Gallbladder empyema: a rare and severe complication of acute cholecystitis (case report)

Gallbladder empyema: a rare and severe complication of acute cholecystitis (case report)

Abdelkader Sqalli Houssaini1,&, Hatim Essaber1, Ikram Sarsar1, Ali Haidar1, Sara Loubaris1, Youssef Omor1, Rachida Latib1, Sanae Amalik1

 

1Radiology Department of National Institute of Oncology, CHU Ibn Sina, University Mohamed V Faculty of Medicine and Pharmacy, Rabat, Morocco

 

 

&Corresponding author
Abdelkader Sqalli Houssaini, Radiology Department of National Institute of Oncology, CHU Ibn Sina, University Mohamed V Faculty of Medicine and Pharmacy, Rabat, Morocco

 

 

Abstract

Gallbladder empyema is a rare and severe complication of acute cholecystitis that requires prompt recognition and intervention. We report the case of an 84-year-old male presenting with severe epigastric pain and general symptoms, including chills, in the absence of fever. Physical examination revealed a palpable mass, while imaging studies, including ultrasound and CT scan, demonstrated gallbladder distension, wall irregularities, and peri-vesicular edema, suggestive of empyema. The diagnosis was confirmed by biopsy, showing inflammatory infiltration and pus accumulation. The patient was successfully treated with triple antibiotic therapy, leading to complete resolution of the abscess without surgical intervention. This case underscores the importance of timely imaging and clinical vigilance in diagnosing gallbladder empyema, particularly in elderly patients with atypical presentations.
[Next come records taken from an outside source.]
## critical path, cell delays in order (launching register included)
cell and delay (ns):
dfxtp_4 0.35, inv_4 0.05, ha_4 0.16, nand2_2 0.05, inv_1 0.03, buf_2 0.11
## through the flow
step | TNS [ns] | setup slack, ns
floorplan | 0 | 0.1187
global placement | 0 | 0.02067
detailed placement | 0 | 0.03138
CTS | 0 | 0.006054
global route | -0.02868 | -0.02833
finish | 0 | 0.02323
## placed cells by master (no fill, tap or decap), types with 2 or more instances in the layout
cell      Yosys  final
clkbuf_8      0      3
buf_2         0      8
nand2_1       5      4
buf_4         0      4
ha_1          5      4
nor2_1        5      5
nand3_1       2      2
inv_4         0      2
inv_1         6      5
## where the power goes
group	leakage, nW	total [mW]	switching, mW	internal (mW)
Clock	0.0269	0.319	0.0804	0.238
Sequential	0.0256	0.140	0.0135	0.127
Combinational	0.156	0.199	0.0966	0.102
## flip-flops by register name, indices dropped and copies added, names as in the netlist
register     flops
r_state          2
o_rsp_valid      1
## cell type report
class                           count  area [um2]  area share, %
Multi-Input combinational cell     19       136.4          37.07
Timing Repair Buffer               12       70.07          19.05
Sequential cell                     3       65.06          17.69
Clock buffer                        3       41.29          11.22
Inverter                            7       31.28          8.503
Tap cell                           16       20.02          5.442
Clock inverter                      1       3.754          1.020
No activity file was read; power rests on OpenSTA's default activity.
Early management can prevent life-threatening complications, highlighting the critical role of radiological findings in guiding therapeutic decisions.

 

 

Introduction    Down

Acute cholecystitis is an inflammatory condition of the gallbladder, typically caused by cystic duct obstruction due to cholelithiasis, which leads to distension and inflammation [1,2]. While it usually manifests with fever, right upper quadrant pain, and nausea, complications such as gallbladder empyema are rare but pose significant risks, including severe sepsis and even mortality if not promptly managed [3]. Gallbladder empyema is characterized by the accumulation of purulent material within the gallbladder, which can complicate the clinical course and delay diagnosis, especially in elderly patients presenting with atypical symptoms. Radiological imaging, including ultrasonography and CT scans, is essential in identifying this rare condition and guiding management [4]. We report the case of an 84-year-old male with gallbladder empyema, presenting atypically with the absence of fever and delayed diagnosis, highlighting the importance of timely imaging and clinical vigilance.

 

 

Patient and observation Up    Down

Patient information: an 84-year-old male, non-smoker, non-alcoholic, hypertensive. He had no prior surgical interventions.
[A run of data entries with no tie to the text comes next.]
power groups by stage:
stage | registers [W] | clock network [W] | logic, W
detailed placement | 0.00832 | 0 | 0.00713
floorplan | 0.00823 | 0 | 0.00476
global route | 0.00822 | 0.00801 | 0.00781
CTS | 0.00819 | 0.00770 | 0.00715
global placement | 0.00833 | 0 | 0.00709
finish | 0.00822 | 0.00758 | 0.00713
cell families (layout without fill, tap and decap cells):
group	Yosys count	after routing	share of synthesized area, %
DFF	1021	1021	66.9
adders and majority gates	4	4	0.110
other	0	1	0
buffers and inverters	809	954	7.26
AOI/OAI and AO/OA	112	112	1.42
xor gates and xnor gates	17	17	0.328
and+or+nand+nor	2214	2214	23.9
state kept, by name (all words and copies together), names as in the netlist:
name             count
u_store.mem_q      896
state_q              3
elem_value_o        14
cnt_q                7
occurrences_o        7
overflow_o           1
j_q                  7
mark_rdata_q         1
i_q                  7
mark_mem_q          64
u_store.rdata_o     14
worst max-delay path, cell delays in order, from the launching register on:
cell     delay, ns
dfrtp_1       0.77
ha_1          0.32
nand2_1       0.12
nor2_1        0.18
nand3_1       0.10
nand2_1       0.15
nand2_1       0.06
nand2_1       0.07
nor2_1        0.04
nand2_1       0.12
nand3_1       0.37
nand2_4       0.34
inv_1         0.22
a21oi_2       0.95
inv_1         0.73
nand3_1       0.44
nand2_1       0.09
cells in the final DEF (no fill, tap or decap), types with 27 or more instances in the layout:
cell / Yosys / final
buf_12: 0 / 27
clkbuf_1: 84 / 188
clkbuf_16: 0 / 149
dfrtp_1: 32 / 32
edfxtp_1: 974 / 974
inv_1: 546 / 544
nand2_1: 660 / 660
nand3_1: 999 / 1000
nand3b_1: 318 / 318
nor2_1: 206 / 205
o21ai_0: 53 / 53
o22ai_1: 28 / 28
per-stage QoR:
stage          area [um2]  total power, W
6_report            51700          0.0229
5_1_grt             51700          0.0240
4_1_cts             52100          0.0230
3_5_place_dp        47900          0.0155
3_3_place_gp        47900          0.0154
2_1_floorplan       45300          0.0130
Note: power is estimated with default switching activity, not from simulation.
Clinical findings: the patient presented with severe pain in the epigastrium and right upper quadrant of the abdomen for one month. He did not present fever but reported chills, nausea, and unquantified weight loss. A palpable mass was detected in the right upper quadrant.

Timeline of the current episode: August 1, 2023: Onset of severe epigastric pain and chills. August 5, 2023: Consultation for nausea and weight loss; right upper quadrant mass detected on physical examination. August 10, 2023: ultrasound and CT scan were conducted August 12, 2023: biopsy of the gallbladder was performed. August 15, 2023: diagnosis of gallbladder empyema; initiation of triple antibiotic therapy. November 15, 2023: follow-up CT scan demonstrated complete abscess resolution with significant patient recovery.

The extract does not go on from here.